'''
[config.mk]
export PLATFORM = sky130hd
export DESIGN_NAME = irq_seq_top
export DESIGN_NICKNAME = d
export VERILOG_FILES = /design/src/rtl/irq_seq_pkg.sv /design/src/rtl/irq_phase_ctr.sv /design/src/rtl/irq_req_latch.sv /design/src/rtl/irq_arbiter.sv /design/src/rtl/irq_pc_unit.sv /design/src/rtl/irq_seq_top.sv
export SDC_FILE = /design/constraint.sdc
export NUM_CORES = 1
export LEC_CHECK = 0
export BUFFER_PORTS_ARGS = -buffer_cell sky130_fd_sc_hd__buf_2
export CAP_MARGIN = 10
export CORE_AREA = 3 3 124 66
export CTS_CLUSTER_DIAMETER = 120
export DETAILED_ROUTE_END_ITERATION = 8
export DIE_AREA = 0 0 127 69
export PLACE_DENSITY = 0.63
export SLEW_MARGIN = 20
export SYNTH_ARGS = -nofsm -noshare
export SYNTH_HDL_FRONTEND = slang
export SYNTH_HIERARCHICAL = 1
export SYNTH_SLANG_ARGS = --single-unit
export TNS_END_PERCENT = 50
[constraint.sdc]
create_clock -name clk -period 2.95 [get_ports clk]
set_input_delay 0.1475 -clock clk [delete_from_list [all_inputs] [get_ports clk]]
set_output_delay 0.1475 -clock clk [all_outputs]
set_load 0.1 [all_outputs]
==> src/rtl/lrd_pkg.sv <==
`timescale 1ns/1ps
package lrd_pkg;
   localparam int DATA_W   = 32;
   localparam int NUM_REGS = 4;
   localparam int IDX_W    = $clog2(NUM_REGS);

   typedef enum logic [IDX_W-1:0] {
      IDX_LIMIT = 2'd0,
      IDX_MAP   = 2'd1,
      IDX_AUX0  = 2'd2,
      IDX_AUX1  = 2'd3
   } reg_idx_e;

   // map register bit positions (behavioural)
   localparam int MAP_TRAP_EN  = 15;
   localparam int MAP_A20_EN   = 21;
   localparam int MAP_PCI_EN   = 22;
   localparam int MAP_WIN_BASE = 16; // window g: ctl at 16+8g, enable at 20+8g
   localparam int CTL_CACHE    = 2;

   function automatic logic [DATA_W-1:0] store_mask(input int i);
      case (i)
         0:       return 32'h0FFE_0000;
         1:       return 32'h1F7F_8000;
         default: return 32'hFFFF_FFFF;
      endcase
   endfunction

   function automatic logic [DATA_W-1:0] fixed_ones(input int i);
      return (i == 0) ? 32'h0001_FFFF : 32'h0000_0000;
   endfunction

   function automatic logic [DATA_W-1:0] reset_store(input int i);
      return (i == 0) ? 32'h0FFE_0000 : 32'h0000_0000;
   endfunction
endpackage
==> src/rtl/brk_cmp.sv <==
module brk_cmp #(
  parameter int unsigned ADDR_W = 16,
  parameter int unsigned DATA_W = 8
) (
  input  logic [ADDR_W-1:0] cpu_addr,
  input  logic              cpu_valid,
  input  logic [ADDR_W-1:0] tgt,
  output logic              hit_o
);

  localparam int unsigned NB = ADDR_W / DATA_W;

  logic [NB-1:0] lane_eq;

  // Per-lane equality, reduced with an AND tree
  for (genvar k = 0; k < NB; k++) begin : g_eq
    assign lane_eq[k] = (cpu_addr[k*DATA_W +: DATA_W] == tgt[k*DATA_W +: DATA_W]);
  end

  assign hit_o = cpu_valid && (&lane_eq);

endmodule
'''
### YOUR GOAL
Copy out precisely the lines from the line with "export TNS_END_PERCENT = 50" to the line with "typedef enum logic" in the material above, including those two lines and omitting all the rest.

### SOLUTION TO THE EXERCISE
export TNS_END_PERCENT = 50
[constraint.sdc]
create_clock -name clk -period 2.95 [get_ports clk]
set_input_delay 0.1475 -clock clk [delete_from_list [all_inputs] [get_ports clk]]
set_output_delay 0.1475 -clock clk [all_outputs]
set_load 0.1 [all_outputs]
==> src/rtl/lrd_pkg.sv <==
`timescale 1ns/1ps
package lrd_pkg;
   localparam int DATA_W   = 32;
   localparam int NUM_REGS = 4;
   localparam int IDX_W    = $clog2(NUM_REGS);

   typedef enum logic [IDX_W-1:0] {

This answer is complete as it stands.